The move is symbolically important, especially since the group claimed responsibility Tuesday for a deadly explosion at an Ariana Grande concert in Manchester, England.

An anti-terror coordinator may also be named, but most changes will be cosmetic, as NATO allies have no intention of going to war against IS.

“It’s totally out of the question for NATO to engage in any combat operations,” NATO Secretary-General Jens Stoltenberg said Wednesday, on the eve of the meeting.

The 28 member nations, plus soon-to-join Montenegro, will renew an old vow to move toward spending 2 percent of their gross domestic product on defense by 2024. Still, many are skeptical about this arbitrary bottom line that takes no account of effective military spending where it’s needed most. Germany would have to virtually double its military budget and spend more than Russia.

Putting some meat on the pledge, the leaders will agree to prepare action plans by the end of the year, plotting how to reach 2 percent over the next seven years, and show how they will use the money and contribute troops to NATO operations.

Only five members currently meet the target: Britain, Estonia, debt-laden Greece, Poland and the United States, which spends more on defense than all the other allies combined.

“It’s not fair that we’re paying close to 4 percent and other countries that are more directly affected are paying 1 percent when they’re supposed to be paying 2 percent,” Trump told the Associated Press in an interview last month.

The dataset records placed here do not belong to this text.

File: config.mk
export PLATFORM = sky130hd
export DESIGN_NAME = dcache_flush_arbiter_flat
export DESIGN_NICKNAME = d
export VERILOG_FILES = /design/src/rtl/dcache_flush_arbiter_if.sv /design/src/rtl/dcache_flush_arbiter.sv /design/src/flat_wrapper.sv
export SDC_FILE = /design/constraint.sdc
export NUM_CORES = 1
export LEC_CHECK = 0
export ABC_AREA = 1
export BUFFER_PORTS_ARGS = -buffer_cell sky130_fd_sc_hd__buf_2
export CORE_AREA = 5 5 56 108
export CTS_BUF_LIST = sky130_fd_sc_hd__clkbuf_16
export CTS_CLUSTER_SIZE = 10
export DETAILED_ROUTE_END_ITERATION = 12
export DIE_AREA = 0 0 61 113
export PLACE_DENSITY = 0.78
export SYNTH_ARGS = -nofsm -noshare
export SYNTH_HDL_FRONTEND = slang
export SYNTH_SLANG_ARGS = --single-unit
File: constraint.sdc
create_clock -name clk_i -period 2.52 [get_ports clk_i]
set_input_delay 0.252 -clock clk_i [delete_from_list [all_inputs] [get_ports clk_i]]
set_output_delay 0.252 -clock clk_i [all_outputs]
set_load 0.01 [all_outputs]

Tomas Valasek from the Carnegie Europe think tank says the president’s demands on overdue debts have shaken up the other allies.

“Trump has challenged the idea that active engagement in Europe is a core U.S. interest,” Valasek said. “He appears to regard all foreign relations as zero-sum transactions, in which each contribution to someone else’s security represents a net loss to the United States.”

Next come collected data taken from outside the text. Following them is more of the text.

File: config.mk
export PLATFORM = sky130hd
export DESIGN_NAME = accumulate_unit
export DESIGN_NICKNAME = d
export VERILOG_FILES = /design/src/rtl/accumulate_unit_pkg.sv /design/src/rtl/carry_lookahead_adder.sv /design/src/rtl/accumulate_unit.sv
export SDC_FILE = /design/constraint.sdc
export NUM_CORES = 1
export LEC_CHECK = 0
export BUFFER_PORTS_ARGS = -buffer_cell sky130_fd_sc_hd__buf_2
export CORE_MARGIN = 8
export CORE_UTILIZATION = 45
export DETAILED_ROUTE_END_ITERATION = 10
export HOLD_SLACK_MARGIN = 0.06
export PLACE_DENSITY = 0.68
export SYNTH_ARGS = -nofsm -noshare
export SYNTH_HDL_FRONTEND = slang
export SYNTH_SLANG_ARGS = --single-unit
File: constraint.sdc
create_clock -name clk -period 2.9 [get_ports clk]
set_input_delay 0.58 -clock clk [delete_from_list [all_inputs] [get_ports clk]]
set_output_delay 0.58 -clock clk [all_outputs]
set_load 0.03 [all_outputs]
File: src/rtl/accumulate_unit_pkg.sv
// Shared definitions for the packet accumulator.
//   DATA_W      operand / accumulator width
//   CARRY_W     width of the saturating carry-out counter
//   COUNT_W     width of the saturating beat counter
//   SAT_MAX/MIN signed saturation limits
//   state_t     packet state: IDLE (empty), ACC (in progress), DONE (result held)
package accumulate_unit_pkg;

    localparam int DATA_W  = 32;
    localparam int CARRY_W = 8;
    localparam int COUNT_W = 16;

    localparam logic [DATA_W-1:0] SAT_MAX = 32'h7FFF_FFFF;
    localparam logic [DATA_W-1:0] SAT_MIN = 32'h8000_0000;

    typedef enum logic [1:0] {
        IDLE = 2'd0,
        ACC  = 2'd1,
        DONE = 2'd2
    } state_t;

endpackage

File: src/rtl/carry_lookahead_adder.sv
// Carry-lookahead adder built from 4-bit lookahead groups.
//   a, b      operands
//   cin       carry in
//   sum       a + b + cin (wrapped to W bits)
//   cout      carry out of the MSB
//   overflow  signed overflow (carry into MSB differs from carry out)
module carry_lookahead_adder #(
    parameter int W = 32
) (
    input  logic [W-1:0] a,
    input  logic [W-1:0] b,
    input  logic         cin,
    output logic [W-1:0] sum,
    output logic         cout,
    output logic         overflow
);

    localparam int NG = W / 4;

    logic [W-1:0] g;
    logic [W-1:0] p;
    logic [W:0]   c;

    assign g = a & b;
    assign p = a ^ b;

    // Each group resolves its four carries directly from the group carry-in;
    // groups are chained through their carry-out.
    always_comb begin
        c    = '0;
        c[0] = cin;
        for (int k = 0; k < NG; k++) begin
            c[4*k+1] = g[4*k]
                     | (p[4*k] & c[4*k]);
            c[4*k+2] = g[4*k+1]
                     | (p[4*k+1] & g[4*k])
                     | (p[4*k+1] & p[4*k] & c[4*k]);
            c[4*k+3] = g[4*k+2]
                     | (p[4*k+2] & g[4*k+1])
                     | (p[4*k+2] & p[4*k+1] & g[4*k])
                     | (p[4*k+2] & p[4*k+1] & p[4*k] & c[4*k]);
            c[4*k+4] = g[4*k+3]
                     | (p[4*k+3] & g[4*k+2])
                     | (p[4*k+3] & p[4*k+2] & g[4*k+1])
                     | (p[4*k+3] & p[4*k+2] & p[4*k+1] & g[4*k])
                     | (p[4*k+3] & p[4*k+2] & p[4*k+1] & p[4*k] & c[4*k]);
        end
    end

    assign sum      = p ^ c[W-1:0];
    assign cout     = c[W];
    assign overflow = c[W] ^ c[W-1];

endmodule

File: src/rtl/accumulate_unit.sv
// Packet accumulator: sums signed 32-bit beats of a packet and presents the
// total with overflow / carry / beat statistics once the last beat arrives.
//   clk, rst      clock, synchronous active-high reset
//   clear         abort the packet in progress (ignored while a result is held)
//   in_valid/in_ready/in_data/in_last   operand beat stream
//   out_valid/out_ready                 result handshake
//   out_sum       accumulator (live in IDLE/ACC, held in DONE)
//   out_ovf       sticky signed overflow for the packet
//   out_carries   adder carry-outs in the packet, saturating at 255
//   out_count     beats accepted in the packet, saturating at 65535
// SATURATE = 0 wraps on overflow, 1 clamps to the signed limits.
module accumulate_unit
    import accumulate_unit_pkg::*;
#(
    parameter bit SATURATE = 1'b0
) (
    input  logic                      clk,
    input  logic                      rst,
    input  logic                      clear,
    input  logic                      in_valid,
    output logic                      in_ready,
    input  logic signed [DATA_W-1:0]  in_data,
    input  logic                      in_last,
    output logic                      out_valid,
    input  logic                      out_ready,
    output logic signed [DATA_W-1:0]  out_sum,
    output logic                      out_ovf,
    output logic [CARRY_W-1:0]        out_carries,
    output logic [COUNT_W-1:0]        out_count
);

    state_t                   state;
    logic signed [DATA_W-1:0] acc;
    logic                     ovf;
    logic [CARRY_W-1:0]       carries;
    logic [COUNT_W-1:0]       count;

    logic [DATA_W-1:0] add_sum;
    logic              add_cout;
    logic              add_ovf;
    logic              accept;

    // Overflow clamps toward the sign of the prior accumulator: on signed
    // overflow both operands share that sign, so it names the limit exceeded.
    function automatic logic [DATA_W-1:0] sat_sum(
        input logic [DATA_W-1:0] sum,
        input logic              prior_sign,
        input logic              overflow
    );
        if (SATURATE && overflow) begin
            return prior_sign ? SAT_MIN : SAT_MAX;
        end
        return sum;
    endfunction

    carry_lookahead_adder #(
        .W (DATA_W)
    ) u_adder (
        .a        (acc),
        .b        (in_data),
        .cin      (1'b0),
        .sum      (add_sum),
        .cout     (add_cout),
        .overflow (add_ovf)
    );

    assign in_ready  = (state != DONE);
    assign out_valid = (state == DONE);
    assign accept    = in_valid && in_ready;

    always_ff @(posedge clk) begin
        if (rst) begin
            state   <= IDLE;
            acc     <= '0;
            ovf     <= 1'b0;
            carries <= '0;
            count   <= '0;
        end else if (state == DONE) begin
            // Result is held until taken; clear and beats have no effect here.
            if (out_ready) begin
                state   <= IDLE;
                acc     <= '0;
                ovf     <= 1'b0;
                carries <= '0;
                count   <= '0;
            end
        end else if (clear) begin
            state   <= IDLE;
            acc     <= '0;
            ovf     <= 1'b0;
            carries <= '0;
            count   <= '0;
        end else if (accept) begin
            acc <= sat_sum(add_sum, acc[DATA_W-1], add_ovf);
            ovf <= ovf | add_ovf;
            if (add_cout && (carries != '1)) begin
                carries <= carries + 1'b1;
            end
            if (count != '1) begin
                count <= count + 1'b1;
            end
            state <= in_last ? DONE : ACC;
        end
    end

    assign out_sum     = acc;
    assign out_ovf     = ovf;
    assign out_carries = carries;
    assign out_count   = count;

endmodule

==> metrics.md, run 1 <==
| Metric | Value |
|---|---|
| Core ar. | 8550 um^2 |
| Max Fclk | 368 MHz |
| Routed Antenna Nets | 0 |
| DPL Wire Length | 7970 um |
| Cts hold-fix bufs | 0 |
| Final Hold Fails | 0 |
| Final #Nets | 653 |
| Post-synth EDFFs | 0 |
| Cts bufs inserted | 9 |
| CP Cell Sequence | ha_1 -> a21oi_1 -> o21ai_2 -> a21oi_2 -> nor2_1 -> or3_1 -> a21oi_1 -> o211ai_1 -> fa_1 -> xor2_1 -> nand3_1 -> a21oi_1 |
| CP startpoint kind | flip-flop |
| Placed Area | 4610 um^2 |
| Crit-path most repeated cell | a21oi_1 |
| Crit path required time | 3.17 ns |
| Antenna Cells | 0 |
| Port bufs | 96 |
| GRT overflow | 0 |
| Number of synthesized register bits | 59 |
| Drt pass-1 iters | 4 |
| WP buf/inv | 0 |
| Syn Std Cell Area | 3880 um^2 |
| Mapped Nets | 540 |
| CP endpoint kind | flip-flop |
| Largest net degree at the start of global routing | 31 |
| Vias in the first global route | 3707 |
| Global-route wire length before repair | 17400 um |
| Slew headroom | 0.602 |
| Critical Path Fanout Max | 4 |
| Clk Latency, worst-skew pair | 0.35 ns |
| Crit path time final | 2.72 ns |
| Setup bufs post-CTS | 0 |
| Syn avg cell area | 8.43 um^2 |
| Status | complete, no violations |
| CP max-delay cell | dfxtp_1 |
| Synth async-reset ratio | 0 |
| Share of layout cells above drive strength 1 | 0.256 |
| Power Density | 494 nW/um^2 |
| CTS tree | yes |
| Initial core utilization | 0.453 |
| Ys Warns | 0 |
| Measured slew at the worst slew-check pin | 0.597 ns |
| Largest stage delay, worst path | 0.41 ns |
| Initial antenna violation count | 0 |
| Commonest cells after routing, fill and taps aside | buf_2 (96), nand2_1 (60), dfxtp_1 (59), a21oi_1 (42), nor2_1 (35) |
| Max-slew violations | 0 |
| Die Ht | 109 um |
| Drt wl/cell | 15.4 um |
| Crit-path leading delay family | compound AO/OA/AOI/OAI gates |
| Cell variety after synth | 64 |
| Clk slew on worst S/H paths | 0.08 ns |
| Worst Hold Class | reg2reg |
| Site Rows | 34 |
| RSZ-0062 raised after global routing | false |
| Total number of vias | 3754 |
| Leak | 0.00223 uW |
| Post-Route WL | 10600 um |
| Layout Skew | 0.0119 ns |
| Synthesis-to-finish area growth | 24.7% |
| Sum Neg Setup Slack | 0 ns |
| Post-CTS sizing | 0 |
| Commonest non-fill, non-tap cell in the layout | buf_2 |
| # setup viols final | 0 |
| GRT Total Usage | 0.182 |
| Num Clock Sinks | 59 |
| Final design area excluding fillers | 4830 um^2 |
| Placer Congestion | 0.837 |
| Die width | 109 um |
| Top FF cell, synth | dfxtp_1 |
| H-Tree Depth | 3 |
| Worst hold slack | 0.461 ns |
| IO Pins | 97 |
| Power, Total | 2390 uW |
| Maximum root-to-sink buffer count | 2 |
| Worst EP arrival | 2.99 ns |
| Vias per cell | 5.48 |
| Final period util | 0.937 |
| 1st-iter DRT viols | 140 |
| Cell count after synthesis | 460 |
| Core Util, Final | 0.565 |
| Worst vdd ir | 0.268 mV |
| DRC Markers | 0 |
| Number of max-cap violations | 0 |
| Kind of critical path | reg2reg |
| Sequential area share after synthesis | 0.305 |
| Die ar. | 11800 um^2 |
| Root Buffer | clkbuf_8 |
[worst paths after layout]
path,from,end,slack [ns],cells after the start
worst max register to register,out_sum[2]$_SDFFE_PP0P_,out_sum[17]$_SDFFE_PP0P_,0.18,12
worst min-delay path,state[1]$_SDFFE_PP0P_,state[1]$_SDFFE_PP0P_,0.46,2
worst max-delay path,out_sum[2]$_SDFFE_PP0P_,out_sum[17]$_SDFFE_PP0P_,0.18,12
worst min register to register,state[1]$_SDFFE_PP0P_,state[1]$_SDFFE_PP0P_,0.46,2
[layer usage]
metal	global-route usage	wire, um	vias up
met5	0	0	-
met4	0.0665	104	0
met3	0.0402	534	8
met2	0.299	4990	91
met1	0.230	4940	1760
li1	-	-	1895
[Yosys cell counts (2+ instances only)]
master | count | area (um^2)
nand4_1 | 10 | 62.6
o211ai_1 | 2 | 15.0
nor3b_1 | 2 | 15.0
nor3_1 | 7 | 35.0
nor2b_1 | 3 | 18.8
fa_1 | 8 | 160
ha_1 | 34 | 425
or2_1 | 2 | 12.5
inv_1 | 8 | 30.0
clkbuf_1 | 14 | 52.6
and2_1 | 3 | 18.8
or3_1 | 2 | 12.5
o21ai_0 | 6 | 30.0
and3_1 | 10 | 62.6
a21oi_1 | 43 | 215
nor2_1 | 35 | 131
mux2i_1 | 9 | 90.1
a21oi_2 | 2 | 17.5
a22oi_1 | 3 | 22.5
o31a_1 | 2 | 17.5
nor4_1 | 2 | 12.5
dfxtp_1 | 59 | 1180
nand2b_1 | 8 | 50.1
o31ai_1 | 3 | 22.5
xor2_1 | 24 | 210
a31oi_1 | 9 | 56.3
a21o_1 | 5 | 37.5
o21ai_2 | 2 | 17.5
xnor2_1 | 6 | 52.6
a211oi_1 | 2 | 15.0
nand3_1 | 33 | 165
nand2_1 | 60 | 225
o21ai_1 | 11 | 55.1
[metrics by stage]
step,setup WS [ns],std cells
after detailed placement,-0.109,670
after CTS,0.189,685
final,0.183,685
after global placement,-0.0488,670
after floorplan,0.0272,460
after global routing,0.0114,685
[power by group]
| group | internal, uW | total [uW] | switching [uW] |
|---|---|---|---|
| logic | 239 | 617 | 379 |
| registers | 850 | 888 | 37.7 |
| clock network | 526 | 882 | 355 |
[kinds of logic (layout without fill, tap and decap cells)]
| kind of cell | after synthesis | count (layout) | share of synthesized area |
|---|---|---|---|
| AO/OA/AOI/OAI | 111 | 111 | 0.198 |
| adder cells (fa/ha/maj) | 42 | 42 | 0.151 |
| AND/OR/NAND/NOR | 184 | 184 | 0.229 |
| multiplexers | 10 | 10 | 0.0261 |
| XOR/XNOR | 30 | 30 | 0.0678 |
| flip-flops | 59 | 59 | 0.305 |
| buffers and inverters | 24 | 141 | 0.0236 |
[cell type report]
class                   instances  area [um^2]
clock buffers                  11          151
clock inverters                 4         73.8
fillers                       816         3720
inverters                       8         30.0
multi-input cells             377         2620
flip-flops and latches         59         1180
well taps                     108          135
repair buffers                118          646
[state kept, by name, summed over array words and instances (netlist names)]
name         flops
out_carries      8
state            2
out_sum         32
out_count       16
out_ovf          1
[worst register-to-register path, stage by stage (launching register included)]
cell      delay, ns
dfxtp_1        0.41
ha_1           0.31
a21oi_1        0.21
o21ai_2        0.10
a21oi_2        0.17
nor2_1         0.05
or3_1          0.36
a21oi_1        0.16
o211ai_1       0.11
fa_1           0.39
xor2_1         0.14
nand3_1        0.09
a21oi_1        0.15
Power figures use the tool's default switching activity.
==> run 2: changes to the inputs <==
--- a/config.mk
+++ b/config.mk
@@ -5,12 +5,12 @@
 export SDC_FILE = /design/constraint.sdc
 export NUM_CORES = 1
 export LEC_CHECK = 0
-export BUFFER_PORTS_ARGS = -buffer_cell sky130_fd_sc_hd__buf_2
 export CORE_MARGIN = 8
 export CORE_UTILIZATION = 45
 export DETAILED_ROUTE_END_ITERATION = 10
+export DONT_BUFFER_PORTS = 1
 export HOLD_SLACK_MARGIN = 0.06
-export PLACE_DENSITY = 0.68
+export PLACE_DENSITY = 0.58
 export SYNTH_ARGS = -nofsm -noshare
 export SYNTH_HDL_FRONTEND = slang
 export SYNTH_SLANG_ARGS = --single-unit
==> run 2 against run 1 <==
  * Total power decreased by 5.3%
  * Critical path depth stayed put
  * Clock-buffer cell count fell by 1
  * Register-to-register slack improved by 0.12 ns
  * Worst hold slack worse by 0.15 ns
  * Flip-flop and latch count unchanged
  * Critical endpoint unchanged
  * Largest cell class unchanged
  * Largest power group unchanged
  * Highest routed layer unchanged
==> metrics.md, run 2 (synthesis results as in run 1) <==
| Metric | Value |
|---|---|
| Combinational share of power | 0.262 (+0.003) |
| Antenna Cells | 0 (unchanged) |
| Switching pwr | 761 uW (-1.3%) |
| Kind of critical path | reg2reg |
| Critical Path Fanout Max | 3 (-1) |
| Measured slew at the worst slew-check pin | 0.585 ns (-0.0118 ns) |
| Worst Hold Class | in2reg |
| Core ar. | 8550 um^2 (unchanged) |
| Commonest cells after routing, fill and taps aside | nand2_1 (60), dfxtp_1 (59), buf_4 (52), a21oi_1 (42), nor2_1 (35) |
| Setup crit start | out_sum[2]$_SDFFE_PP0P_ |
| DRC Markers | 0 (unchanged) |
| Worst Hold Launch | rst |
| Worst vdd ir | 0.234 mV (-13%) |
| Setup WS pre-CTS | 0.0165 ns (+0.125 ns) |
| Final WS setup | 0.303 ns (+0.120 ns) |
| CP startpoint kind | flip-flop |
| Status | complete, no violations |
| Global-route wire length before repair | 17000 um (-2.6%) |
| Total number of vias | 3463 (-7.8%) |
| Power Density | 496 nW/um^2 (+0.51%) |
| Leak | 0.00192 uW (-14%) |
| Max reg flops | 32 (unchanged) |
| Sum Neg Setup Slack | 0 ns (unchanged) |
| Sequential power share | 0.389 (+0.017) |
| IO Pins | 97 (unchanged) |
| Commonest non-fill, non-tap cell in the layout | nand2_1 |
| Post-CTS sizing | 0 (unchanged) |
| Final Hold Fails | 0 (unchanged) |
| H-Tree Depth | 3 (unchanged) |
| CP endpoint kind | flip-flop |
| Fill cells | 836 (+2.5%) |
| GRT overflow | 0 (unchanged) |
| Maximum root-to-sink buffer count | 2 (unchanged) |
| Root Buffer | clkbuf_8 |
| Max-slew violations | 0 (unchanged) |
| Cts hold-fix bufs | 0 (unchanged) |
| Final #Nets | 587 (-10%) |
| Max Fclk | 385 MHz (+4.6%) |
| Num Clock Sinks | 59 (unchanged) |
| Worst EP arrival | 2.87 ns (-0.12 ns) |
| CTS tree | yes |
| Initial antenna violation count | 0 (unchanged) |
| Die Ht | 109 um (unchanged) |
| # setup viols final | 0 (unchanged) |
| Die ar. | 11800 um^2 (unchanged) |
| Cts bufs inserted | 9 (unchanged) |
| Slew headroom | 0.609 (+0.00692) |
| Placer Congestion | 0.864 (+3.3%) |
| Switching share of power | 0.337 (+0.0134) |
| Clk slew on worst S/H paths | 0.08 ns (about the same) |
| Clock power frac | 0.349 (-0.020) |
| Setup bufs post-CTS | 0 (unchanged) |
| Drt wl/cell | 16.8 um (+8.8%) |
| Synthesis-to-finish area growth | 17.5% |
| Clk Latency, worst-skew pair | 0.34 ns (about the same) |
| 1st-iter DRT viols | 106 (-24%) |
| Port bufs | 0 (-100%) |
| Vias per cell | 5.59 (+1.9%) |
| Share of layout cells above drive strength 1 | 0.162 (-0.0944) |
| Vias in the first global route | 3406 (-8.1%) |
| RSZ-0062 raised after global routing | false |
| Die width | 109 um (unchanged) |
| Min-Delay Path Depth | 1 (-1) |
| Crit path time final | 2.60 ns (-0.120 ns) |
| Layout Skew | 0.00881 ns (-0.00313 ns) |
| Site Rows | 34 (unchanged) |
| RR Startpoint | out_sum[2]$_SDFFE_PP0P_ |
| Number of max-cap violations | 0 (unchanged) |
| DPL Wire Length | 7830 um (-1.8%) |
| GRT Total Usage | 0.180 (-0.00254) |
| Routed Antenna Nets | 0 (unchanged) |
| Drt pass-1 iters | 4 (unchanged) |
| Largest net degree at the start of global routing | 32 (+3.2%) |
| Initial core utilization | 0.453 (unchanged) |
| R2R cell count | 12 (unchanged) |
| Final period util | 0.895 (-0.0413) |
| Post-Route WL | 10400 um (-1.5%) |
| Crit path required time | 3.18 ns (about the same) |
| Internal power | 1500 uW (-7.1%) |
run 2: through the flow:
stage	power (uW)	cells	area (um^2)	hold slack (ns)	util
floorplan	1330	460	3880	0.435	-
global placement	1480	604	4350	0.441	0.509
detailed placement	1490	604	4350	0.457	0.509
CTS	2290	620	4560	0.287	0.533
global route	2390	620	4560	0.273	0.533
finish	2260	620	4560	0.308	0.533
run 2: per-layer routing:
layer	vias up	routed length, um	GRT usage
li1	1764	-	-
met1	1606	4590	0.215
met2	84	4660	0.288
met3	9	1030	0.0768
met4	0	125	0.0538
met5	-	0	0
run 2: worst paths after layout:
check | to | slack [ns]
worst max-delay path | out_sum[17]$_SDFFE_PP0P_ | 0.30
worst min-delay path | state[1]$_SDFFE_PP0P_ | 0.31
worst max register to register | out_sum[17]$_SDFFE_PP0P_ | 0.30
worst min register to register | state[1]$_SDFFE_PP0P_ | 0.47
run 2: power groups by stage:
stage          Combinational [uW]  Sequential [uW]  Clock [uW]
6_report                      593              880         789
5_1_grt                       661              885         848
4_1_cts                       596              880         813
3_5_place_dp                  593              899           0
3_3_place_gp                  585              897           0
2_1_floorplan                 356              975           0
run 2: critical path, stage by stage (launching register included):
cell,delay (ns)
dfxtp_1,0.32
ha_1,0.32
a41oi_2,0.19
o21ai_2,0.10
a21oi_2,0.16
nor2_1,0.05
or3_1,0.36
a21oi_1,0.16
o211ai_1,0.12
fa_1,0.39
xor2_1,0.14
nand3_1,0.09
a21oi_1,0.14
run 2: layout make-up:
type | count | area, um^2 | area share
multi-input cells | 377 | 2620 | 0.574
flip-flops and latches | 59 | 1180 | 0.259
repair buffers | 52 | 390 | 0.0857
clock buffers | 10 | 138 | 0.0302
well taps | 108 | 135 | 0.0297
clock inverters | 6 | 65.1 | 0.0143
inverters | 8 | 30.0 | 0.00659
==> run 3: changes to the inputs <==
--- a/config.mk
+++ b/config.mk
@@ -11,6 +11,7 @@
 export DONT_BUFFER_PORTS = 1
 export HOLD_SLACK_MARGIN = 0.06
 export PLACE_DENSITY = 0.58
+export REMOVE_ABC_BUFFERS = 1
 export SYNTH_ARGS = -nofsm -noshare
 export SYNTH_HDL_FRONTEND = slang
 export SYNTH_SLANG_ARGS = --single-unit
==> run 3 against run 2 <==
  * Clock-buffer cell count is 1 higher
  * Via count shrank 0.81%
  * First-iteration DRC count increased by 32%
  * Combinational power shrank 3%
  * Wire length fell by 1.8%
  * Core utilization grew 0.32 points
  * Register-to-register slack lost 0.07 ns
  * Worst hold slack got worse by 0.0077 ns
  * Critical endpoint unchanged
  * Largest cell class unchanged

The Europeans, Valasek said, should respond in two ways: “In the short term, focus on preventing the president from abandoning the alliance and, in the long term, prepare to assume a bigger role in defending the European continent.”

The short working-dinner meeting will be high on symbolism. At the entry to the new premises — a village-sized complex that should be in full use early next year — Trump and Stoltenberg will unveil a piece of the World Trade Center.

After the September 11, 2001, attacks in the United States, NATO activated its collective defense clause for the first and only time, with member nations pledging to help their beleaguered ally.

Stoltenberg and German Chancellor Angela Merkel will also unveil a part of the Berlin Wall that once divided East and West Germany.

But the ceremonies and symbolism will do little to hide the divisions running through NATO. Trump wants more from the alliance, while countries such as Poland, Lithuania, Latvia and Estonia want iron-clad assurances that they won’t be left alone should Russia cross their borders.

Turkish President Recep Tayyip Erdogan, meanwhile, has purged around 11,000 military personnel from its armed forces since last July’s thwarted coup. Hundreds of western-educated senior officers were removed from posts at NATO, severely weakening the army.

Yet it’s a subject that is almost taboo at NATO headquarters; a national affair to be dealt with internally.

Tensions have also mounted between Erdogan and Merkel since Germany offered asylum to some of the officers. Belgium has publicly warned against any pro-Erdogan rallies during his visit.

Outside the heavily guarded security perimeter near the city’s airport and in downtown Brussels, peace groups have planned rallies of their own.

But, as the Manchester bombing remains fresh in mind, Belgium will remain on security Level 3 — meaning that the threat of an extremist attack “is possible and likely” — as it has since the suicide-bomb attacks on the Brussels airport and subway killed 32 people last year.